--- WORK REQUIRED ---
In the records below, the line with "away, not executed" opens the range and the line with "status_next.half_carry_flag = half_w[HALF_CARRY_BIT];" closes it; print that range exactly and nothing else.

[Opening SOURCE INFORMATION section]

**src/common/usb_dc_defines.svh**
```systemverilog
`ifndef USB_DC_DEFINES_SVH
`define USB_DC_DEFINES_SVH

// ----------------------------------------------------------------
// Command codes on the shared parallel bus
// ----------------------------------------------------------------
`define CMD_IE_WR 8'hc2
`define CMD_IE_RD 8'hc3
`define CMD_DCFG_WR 8'hf0
`define CMD_DCFG_RD 8'hf1
`define CMD_DCNT_WR 8'hf2
`define CMD_DCNT_RD 8'hf3
`define CMD_STAT_RD 8'hc1

// ----------------------------------------------------------------
// Writable bit masks; reserved bits store and read as zero
// ----------------------------------------------------------------
`define IE_MASK 32'h00ff_ff7f
`define DCFG_MASK 16'hc0fb

// ----------------------------------------------------------------
// Field positions of the DMA configuration register
// ----------------------------------------------------------------
`define DCFG_COUNT_TERMINATE_EN 15
`define DCFG_SHORT_PACKET_MODE 14
`define DCFG_EP_LSB 4
`define DCFG_EP_MSB 7
`define DCFG_RUN 3
`define DCFG_BURST_MSB 1

// ----------------------------------------------------------------
// Event positions, shared by enable and status registers
// ----------------------------------------------------------------
`define EV_EP_LSB 8
`define EV_EP_MSB 23
`define EV_SHORT 6
`define EV_PSOF 5
`define EV_SOF 4
`define EV_EOT 3
`define EV_SUSP 2
`define EV_RESM 1
`define EV_RST 0

// ----------------------------------------------------------------
// Host controller register offsets on AHB-Lite
// ----------------------------------------------------------------
`define H_CTRL 8'h00
`define H_WDATA 8'h04
`define H_RDATA 8'h08
`define H_STAT 8'h0c

`endif

```
**src/common/usb_dc_pkg.sv**
```systemverilog
`include "usb_dc_defines.svh"

package usb_dc_pkg;

  // Number of 16-bit data words that follow a command code
  function automatic logic [1:0] cmd_words(input logic [7:0] code);
    case (code)
      `CMD_IE_WR, `CMD_IE_RD, `CMD_STAT_RD: cmd_words = 2'd2;
      `CMD_DCFG_WR, `CMD_DCFG_RD, `CMD_DCNT_WR, `CMD_DCNT_RD: cmd_words = 2'd1;
      default: cmd_words = 2'd0;
    endcase
  endfunction

  // Device end state
  typedef struct packed {
    logic [7:0] cmd;     // Last command code
    logic [1:0] widx;    // Data word index after the command
    logic [15:0] lo;     // Low word held until the high word comes
    logic [31:0] ie;     // Interrupt enable register
    logic [15:0] dcfg;   // DMA configuration register
    logic [15:0] dcount; // Programmed DMA byte count
    logic [15:0] remain; // Remaining byte counter
    logic [31:0] shadow; // Read snapshot of the addressed register
    logic [31:0] clr;    // Status bits cleared this cycle
    logic [15:0] rdata;  // Read word on the bus
    logic irq;           // Interrupt output
    logic xend;          // End-of-transfer pulse
  } dev_state_s;

  // Event latch state
  typedef struct packed {
    logic [31:0] prev;   // Source levels of the last cycle
    logic [31:0] status; // Latched events
  } evt_state_s;

  // Host sequencer states
  typedef enum logic [1:0] {H_IDLE, H_CMD, H_DATA, H_RCAP} host_st_e;

  // Host end state
  typedef struct packed {
    host_st_e st;
    logic [7:0] cmd;     // Command being sent
    logic [1:0] nwords;  // Words of the command
    logic [1:0] widx;    // Words done
    logic [31:0] wbuf;   // Write data, low word first
    logic [31:0] rbuf;   // Read result, low word first
    logic cmd_sel;       // Bus: strobe carries a command
    logic wr_stb;        // Bus: write strobe
    logic rd_stb;        // Bus: read strobe
    logic [15:0] wdata;  // Bus: write word
    logic wr_pend;       // AHB write in data phase
    logic [7:0] addr;    // AHB address of the data phase
    logic [31:0] hrdata; // AHB read data
    logic hreadyout;     // AHB ready
  } host_state_s;

endpackage

```
**src/common/usb_dc_bus_if.sv**
```systemverilog
`timescale 1ns/1ps
// ----------------------------------------------------------------
// Parallel command/data bus between processor and device
// ----------------------------------------------------------------
interface usb_dc_bus_if (
  input logic clk_sys
);
  logic cmd_sel;       // High: the strobed word is a command code
  logic wr_stb;        // One-cycle write strobe
  logic rd_stb;        // One-cycle read strobe
  logic [15:0] wdata;  // Word written by the host
  logic [15:0] rdata;  // Word read, valid the cycle after rd_stb

  modport device (input cmd_sel, input wr_stb, input rd_stb, input wdata, output rdata);
  modport host (output cmd_sel, output wr_stb, output rd_stb, output wdata, input rdata);
endinterface

```
**src/rtl/usb_device_end.sv**
```systemverilog
`timescale 1ns/1ps
`include "usb_dc_defines.svh"

// Summary of operation
// - Disabled event never reaches interrupt output
// - Enabling during ongoing event captures nothing
// - Status latches only already enabled events
// - Bus reset keeps interrupt enables
// - Enable register: 32 bits, two words
// - Software writes zero to bits 31-24
// - Bits 23-10 enable endpoints 14-1
// - Bit 9 control IN, 8 control OUT
// - Bit 6 enables short packet interrupt
// - Bit 5 enables pseudo frame interrupt
// - Bit 4 frame start, 3 transfer end
// - Bits 2-0: suspend, resume, bus reset
// - DMA configuration: 16 bits, one word
// - Bus reset clears only DMA run bit
// - Bit 15: end when counter hits zero
// - Bit 14: end on short OUT packet
// - Keep bit 14 clear for IN DMA
// - Bits 7-4 select DMA endpoint
// - Bit 3 starts, stops, shows DMA
// - Bits 1-0 select burst length
// - Run rising reloads remaining byte counter

// ----------------------------------------------------------------
// Device end: interrupt enable and DMA configuration registers
// ----------------------------------------------------------------
module usb_device_end (
  input wire logic clk_sys,
  input wire logic sys_rst,
  usb_dc_bus_if.device bus,
  input wire logic [15:0] ep_evt,
  input wire logic short_pkt_evt,
  input wire logic pseudo_sof_evt,
  input wire logic sof_evt,
  input wire logic suspend_evt,
  input wire logic resume_evt,
  input wire logic usb_bus_reset,
  input wire logic dma_byte_stb,
  input wire logic out_short_rx,
  output logic irq,
  output logic dma_run,
  output logic [3:0] dma_endpoint_select,
  output logic [1:0] dma_burst_length,
  output logic transfer_end_condition
);
  usb_dc_pkg::dev_state_s s; // Registered state
  usb_dc_pkg::dev_state_s n; // Next state
  logic [31:0] src;          // Raw event levels by status position
  logic [31:0] status;       // Latched interrupt status
  logic run_new;             // Run bit after a configuration write

  // ----------------------------------------------------------------
  // Event sources
  // ----------------------------------------------------------------

  // Each source sits at the position of its enable bit, so the enable
  // register gates it one to one
  always_comb begin
    src = '0;
    src[`EV_EP_MSB:`EV_EP_LSB] = ep_evt; // Endpoints and control pair
    src[`EV_SHORT] = short_pkt_evt;
    src[`EV_PSOF] = pseudo_sof_evt;
    src[`EV_SOF] = sof_evt;
    src[`EV_EOT] = s.xend;               // Own end-of-transfer pulse
    src[`EV_SUSP] = suspend_evt;
    src[`EV_RESM] = resume_evt;
    src[`EV_RST] = usb_bus_reset;
  end

  // Capture gate; the enable register is not an output mask
  event_latch u_latch (
    .clk_sys(clk_sys),
    .sys_rst(sys_rst),
    .src(src),
    .en(s.ie),
    .clr(s.clr),
    .status(status)
  );

  // ----------------------------------------------------------------
  // Next-state logic
  // ----------------------------------------------------------------

  // Order inside: DMA counting, then bus access, then USB bus reset,
  // so a bus reset always gets the last word on the run bit
  always_comb begin
    n = s;
    n.xend = 1'b0;
    n.clr = '0;
    run_new = s.dcfg[`DCFG_RUN];

    // Remaining counter only moves while DMA runs
    if (dma_byte_stb && s.dcfg[`DCFG_RUN] && (s.remain != 16'h0000)) begin
      n.remain = s.remain - 16'h0001;
    end

    // End conditions: counter reaches zero, or short OUT packet
    if (s.dcfg[`DCFG_RUN] && !s.xend) begin
      if (s.dcfg[`DCFG_COUNT_TERMINATE_EN] && (s.remain == 16'h0000)) begin
        n.xend = 1'b1;
      end
      if (s.dcfg[`DCFG_SHORT_PACKET_MODE] && out_short_rx) begin
        n.xend = 1'b1;
      end
    end
    if (n.xend) begin
      n.dcfg[`DCFG_RUN] = 1'b0;            // Transfer over, DMA stops
    end

    // Bus access
    if (bus.wr_stb && bus.cmd_sel) begin
      // Command phase: restart word index and take a read snapshot
      n.cmd = bus.wdata[7:0];
      n.widx = 2'd0;
      case (bus.wdata[7:0])
        `CMD_IE_RD: begin
          n.shadow = s.ie;
        end
        `CMD_DCFG_RD: begin
          n.shadow = {16'h0000, s.dcfg};   // Run bit reads live state
        end
        `CMD_DCNT_RD: begin
          n.shadow = {16'h0000, s.remain}; // Bytes left in the transfer
        end
        `CMD_STAT_RD: begin
          n.shadow = status;
          n.clr = status;                  // Read clears what it returns
        end
        default: begin
          n.shadow = '0;                   // Unknown code reads zero
        end
      endcase
    end else if (bus.wr_stb) begin
      // Data phase of a write; extra words past the count are ignored
      if (s.widx < usb_dc_pkg::cmd_words(s.cmd)) begin
        n.widx = s.widx + 2'd1;
        case (s.cmd)
          `CMD_IE_WR: begin
            if (s.widx == 2'd0) begin
              n.lo = bus.wdata;            // Low word first
            end else begin
              // Whole value applies only with the high word; reserved
              // bits are dropped whatever software sends
              n.ie = {bus.wdata, s.lo} & `IE_MASK;
            end
          end
          `CMD_DCFG_WR: begin
            // Endpoint, burst and end modes are stored as written
            run_new = bus.wdata[`DCFG_RUN];
            n.dcfg = bus.wdata & `DCFG_MASK;
            // Zero forces an ongoing transfer to end
            if (run_new && !s.dcfg[`DCFG_RUN]) begin
              n.remain = s.dcount;         // Fresh start reloads
            end
          end
          `CMD_DCNT_WR: begin
            n.dcount = bus.wdata;
          end
          default: begin
            n.lo = s.lo;                   // No register behind this code
          end
        endcase
      end
    end else if (bus.rd_stb) begin
      // Data phase of a read: low word, then high word
      n.widx = s.widx + 2'd1;
      n.rdata = (s.widx == 2'd0) ? s.shadow[15:0] : s.shadow[31:16];
    end

    // USB bus reset stops DMA and touches nothing else
    if (usb_bus_reset) begin
      n.dcfg[`DCFG_RUN] = 1'b0;
    end

    // Interrupt follows the latched status, which already holds only
    // enabled events
    n.irq = |status;
  end

  // ----------------------------------------------------------------
  // State register
  // ----------------------------------------------------------------

  // Hardware reset clears every register
  always_ff @(posedge clk_sys) begin
    if (sys_rst) begin
      s <= '0;
    end else begin
      s <= n;
    end
  end

  // ----------------------------------------------------------------
  // Outputs, all from flip-flops
  // ----------------------------------------------------------------
  assign irq = s.irq;
  assign dma_run = s.dcfg[`DCFG_RUN];
  assign dma_endpoint_select = s.dcfg[`DCFG_EP_MSB:`DCFG_EP_LSB];
  assign dma_burst_length = s.dcfg[`DCFG_BURST_MSB:0];
  assign transfer_end_condition = s.xend;
  assign bus.rdata = s.rdata;
endmodule // usb_device_end

```
**src/rtl/event_latch.sv**
```systemverilog
`timescale 1ns/1ps
`include "usb_dc_defines.svh"

// ----------------------------------------------------------------
// Gated, rising-edge event capture with sticky status
// ----------------------------------------------------------------
module event_latch (
  input wire logic clk_sys,
  input wire logic sys_rst,
  input wire logic [31:0] src,
  input wire logic [31:0] en,
  input wire logic [31:0] clr,
  output logic [31:0] status
);
  usb_dc_pkg::evt_state_s s; // Registered state
  usb_dc_pkg::evt_state_s n; // Next state

  // Only a fresh rising edge seen while enabled is captured; a level that
  // was already high when the enable went up is never taken
  always_comb begin
    n = s;
    n.prev = src;
    n.status = (s.status & ~clr) | (src & ~s.prev & en); // Set wins over clear
  end

  // State register
  always_ff @(posedge clk_sys) begin
    if (sys_rst) begin
      s <= '0;
    end else begin
      s <= n;
    end
  end

  assign status = s.status;
endmodule // event_latch

```
**src/flat_wrapper.sv**
```systemverilog
// flat-port wrapper written by rule: the top's interface ports become plain ports
module usb_device_end_flat 
  (clk_sys, sys_rst, ep_evt, short_pkt_evt, pseudo_sof_evt, sof_evt, suspend_evt, resume_evt, usb_bus_reset, dma_byte_stb, out_short_rx, irq, dma_run, dma_endpoint_select, dma_burst_length, transfer_end_condition, bus_cmd_sel, bus_wr_stb, bus_rd_stb, bus_wdata, bus_rdata);
  usb_dc_bus_if bus_i (.clk_sys(clk_sys));
  input wire logic clk_sys;
  input wire logic sys_rst;
  input wire logic [15:0] ep_evt;
  input wire logic short_pkt_evt;
  input wire logic pseudo_sof_evt;
  input wire logic sof_evt;
  input wire logic suspend_evt;
  input wire logic resume_evt;
  input wire logic usb_bus_reset;
  input wire logic dma_byte_stb;
  input wire logic out_short_rx;
  output logic irq;
  output logic dma_run;
  output logic [3:0] dma_endpoint_select;
  output logic [1:0] dma_burst_length;
  output logic transfer_end_condition;
  input wire logic [$bits(bus_i.cmd_sel)-1:0] bus_cmd_sel;
  input wire logic [$bits(bus_i.wr_stb)-1:0] bus_wr_stb;
  input wire logic [$bits(bus_i.rd_stb)-1:0] bus_rd_stb;
  input wire logic [$bits(bus_i.wdata)-1:0] bus_wdata;
  output wire logic [$bits(bus_i.rdata)-1:0] bus_rdata;
  assign bus_i.cmd_sel = bus_cmd_sel;
  assign bus_i.wr_stb = bus_wr_stb;
  assign bus_i.rd_stb = bus_rd_stb;
  assign bus_i.wdata = bus_wdata;
  assign bus_rdata = bus_i.rdata;
  usb_device_end u_core (.clk_sys(clk_sys), .sys_rst(sys_rst), .bus(bus_i), .ep_evt(ep_evt), .short_pkt_evt(short_pkt_evt), .pseudo_sof_evt(pseudo_sof_evt), .sof_evt(sof_evt), .suspend_evt(suspend_evt), .resume_evt(resume_evt), .usb_bus_reset(usb_bus_reset), .dma_byte_stb(dma_byte_stb), .out_short_rx(out_short_rx), .irq(irq), .dma_run(dma_run), .dma_endpoint_select(dma_endpoint_select), .dma_burst_length(dma_burst_length), .transfer_end_condition(transfer_end_condition));
endmodule
```
<file path="config.mk">
export PLATFORM = sky130hd
export DESIGN_NAME = cabo_core
export DESIGN_NICKNAME = d
export VERILOG_FILES = /design/src/include/cabo_pkg.sv /design/src/hw/cabo_core.sv
export SDC_FILE = /design/constraint.sdc
export NUM_CORES = 2
export LEC_CHECK = 0
export BUFFER_PORTS_ARGS = -buffer_cell sky130_fd_sc_hd__buf_2
export CAP_MARGIN = 20
export CORE_AREA = 2 2 309 311
export DETAILED_ROUTE_END_ITERATION = 7
export DIE_AREA = 0 0 311 313
export GPL_ROUTABILITY_DRIVEN = 0
export PLACE_DENSITY = 0.65
export SLEW_MARGIN = 0
export SYNTH_ARGS = -nofsm -noshare
export SYNTH_HDL_FRONTEND = slang
export SYNTH_SLANG_ARGS = --single-unit
</file>
<file path="constraint.sdc">
create_clock -name core_clk -period 7.2 [get_ports core_clk]
set_clock_uncertainty 0.1 [all_clocks]
set_input_delay 0 -clock core_clk [delete_from_list [all_inputs] [get_ports core_clk]]
set_output_delay 0 -clock core_clk [all_outputs]
set_load 0.005 [all_outputs]
</file>
<file path="src/include/cabo_pkg.sv">
// Package for the accumulator and bit-operation execution block of a small 8-bit core.
// Assumes one instruction clock; decoded operations arrive from a fetch/decode stage elsewhere.
package cabo_pkg;

    localparam int FILE_DEPTH = 128;
    localparam int FADDR_W = 7;
    localparam int DATA_W = 8;
    localparam int HALF_CARRY_BIT = 4;
    localparam logic DEST_ACC = 1'b0;
    localparam logic DEST_FILE = 1'b1;
    localparam logic [7:0] ACC_RST = 8'h00;
    localparam logic [7:0] FILE_RST = 8'h00;
    localparam int SKIP_CYCLES = 2;

    typedef enum logic [2:0] {
        CABO_NOP,
        CABO_LITERAL_ADD_TO_ACC,
        CABO_FILE_ADD_TO_ACC,
        CABO_LITERAL_AND_TO_ACC,
        CABO_FILE_AND_TO_ACC,
        CABO_BIT_CLEAR_OP,
        CABO_BIT_SET_OP,
        CABO_BIT_TEST_SKIP_IF_ZERO
    } cabo_op_e;

    typedef struct packed {
        cabo_op_e op;
        logic [FADDR_W-1:0] faddr;
        logic dest;
        logic [2:0] bitsel;
        logic [DATA_W-1:0] literal;
    } cabo_instr_s;

    typedef struct packed {
        logic carry;
        logic half_carry_flag;
        logic zero;
    } cabo_status_s;

    typedef struct packed {
        logic valid;
        logic [FADDR_W-1:0] addr;
        logic [DATA_W-1:0] data;
    } cabo_fwr_s;

    localparam cabo_status_s STATUS_RST = '{carry: 1'b0, half_carry_flag: 1'b0, zero: 1'b0};
    localparam cabo_fwr_s FWR_RST = '{valid: 1'b0, addr: 7'h00, data: 8'h00};

endpackage

</file>
<file path="src/hw/cabo_core.sv">
// Execution datapath for literal/file add and AND plus bit clear, set and test-skip.
// Assumes the decode stage presents one decoded instruction per cycle, synchronous to core_clk.
`timescale 1ns/10ps
`default_nettype none

module cabo_core (
    input wire logic core_clk,
    input wire logic rst,
    input wire logic instr_valid,
    input wire cabo_pkg::cabo_instr_s instr,
    output logic [7:0] acc_out,
    output cabo_pkg::cabo_status_s status_out,
    output cabo_pkg::cabo_fwr_s file_wr_out,
    output logic op_done,
    output logic nop_slot
);
    import cabo_pkg::*;

    logic [DATA_W-1:0] file_mem [FILE_DEPTH];
    logic [DATA_W-1:0] acc_reg, acc_next;
    cabo_status_s status_reg, status_next;
    cabo_fwr_s fwr_reg, fwr_next;
    logic done_reg, done_next;
    logic skip_reg, skip_next;
    logic exec;
    logic [DATA_W-1:0] file_byte;
    logic [DATA_W-1:0] operand;
    logic [DATA_W:0] sum_w;
    logic [HALF_CARRY_BIT:0] half_w;
    logic [DATA_W-1:0] and_w;
    logic [DATA_W-1:0] bit_mask;

    function automatic logic [DATA_W-1:0] onehot8(input logic [2:0] pos);
        onehot8 = 8'h01 << pos;
    endfunction

    function automatic logic is_literal(input cabo_op_e op);
        is_literal = (op == CABO_LITERAL_ADD_TO_ACC) || (op == CABO_LITERAL_AND_TO_ACC);
    endfunction

    // Fetched slot behind a taken skip is thrown away, not executed
    assign exec = instr_valid && !skip_reg;
    assign file_byte = file_mem[instr.faddr];
    assign operand = is_literal(instr.op) ? instr.literal : file_byte;
    assign sum_w = {1'b0, acc_reg} + {1'b0, operand};
    assign half_w = {1'b0, acc_reg[3:0]} + {1'b0, operand[3:0]};
    assign and_w = acc_reg & operand;
    assign bit_mask = onehot8(instr.bitsel);

    always_comb begin
        acc_next = acc_reg;
        status_next = status_reg;
        fwr_next = FWR_RST;
        // Address echoes the presented instruction even with no write; only valid qualifies it
        fwr_next.addr = instr.faddr;
        done_next = 1'b0;
        skip_next = 1'b0;
        if (exec) begin
            done_next = 1'b1;
            unique case (instr.op)
                CABO_NOP: begin
                end
                CABO_LITERAL_ADD_TO_ACC, CABO_FILE_ADD_TO_ACC: begin
                    status_next.carry = sum_w[DATA_W];
                    status_next.half_carry_flag = half_w[HALF_CARRY_BIT];
                    status_next.zero = (sum_w[DATA_W-1:0] == 8'h00);
                    if (instr.op == CABO_FILE_ADD_TO_ACC && instr.dest == DEST_FILE) begin
                        fwr_next.valid = 1'b1;
                        fwr_next.data = sum_w[DATA_W-1:0];
                    end else begin
                        acc_next = sum_w[DATA_W-1:0];
                    end
                end
                CABO_LITERAL_AND_TO_ACC, CABO_FILE_AND_TO_ACC: begin
                    status_next.zero = (and_w == 8'h00);
                    if (instr.op == CABO_FILE_AND_TO_ACC && instr.dest == DEST_FILE) begin
                        fwr_next.valid = 1'b1;
                        fwr_next.data = and_w;
                    end else begin
                        acc_next = and_w;
                    end
                end
                CABO_BIT_CLEAR_OP: begin
                    fwr_next.valid = 1'b1;
                    fwr_next.data = file_byte & ~bit_mask;
                end
                CABO_BIT_SET_OP: begin
                    fwr_next.valid = 1'b1;
                    fwr_next.data = file_byte | bit_mask;
                end
                CABO_BIT_TEST_SKIP_IF_ZERO: begin
                    // Only a clear bit costs the extra cycle
                    skip_next = ((file_byte & bit_mask) == 8'h00);
                end
            endcase
        end
    end

    always_ff @(posedge core_clk) begin
        if (rst) begin
            acc_reg <= ACC_RST;
            status_reg <= STATUS_RST;
            fwr_reg <= FWR_RST;
            done_reg <= 1'b0;
            skip_reg <= 1'b0;
        end else begin
            acc_reg <= acc_next;
            status_reg <= status_next;
            fwr_reg <= fwr_next;
            done_reg <= done_next;
            skip_reg <= skip_next;
        end
    end

    // Cleared on reset so bit tests never read unknowns; costs a reset fan-out on 128 bytes
    always_ff @(posedge core_clk) begin
        for (int i = 0; i < FILE_DEPTH; i++) begin
            if (rst) begin
                file_mem[i] <= FILE_RST;
            end else if (fwr_next.valid && fwr_next.addr == FADDR_W'(i)) begin
                file_mem[i] <= fwr_next.data;
            end
        end
    end

    assign acc_out = acc_reg;
    assign status_out = status_reg;
    assign file_wr_out = fwr_reg;
    assign op_done = done_reg;
    assign nop_slot = skip_reg;
endmodule

`default_nettype wire

</file>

[Closing SOURCE INFORMATION section]

--- REPLY TO THE TASK ---
    // Fetched slot behind a taken skip is thrown away, not executed
    assign exec = instr_valid && !skip_reg;
    assign file_byte = file_mem[instr.faddr];
    assign operand = is_literal(instr.op) ? instr.literal : file_byte;
    assign sum_w = {1'b0, acc_reg} + {1'b0, operand};
    assign half_w = {1'b0, acc_reg[3:0]} + {1'b0, operand[3:0]};
    assign and_w = acc_reg & operand;
    assign bit_mask = onehot8(instr.bitsel);

    always_comb begin
        acc_next = acc_reg;
        status_next = status_reg;
        fwr_next = FWR_RST;
        // Address echoes the presented instruction even with no write; only valid qualifies it
        fwr_next.addr = instr.faddr;
        done_next = 1'b0;
        skip_next = 1'b0;
        if (exec) begin
            done_next = 1'b1;
            unique case (instr.op)
                CABO_NOP: begin
                end
                CABO_LITERAL_ADD_TO_ACC, CABO_FILE_ADD_TO_ACC: begin
                    status_next.carry = sum_w[DATA_W];
                    status_next.half_carry_flag = half_w[HALF_CARRY_BIT];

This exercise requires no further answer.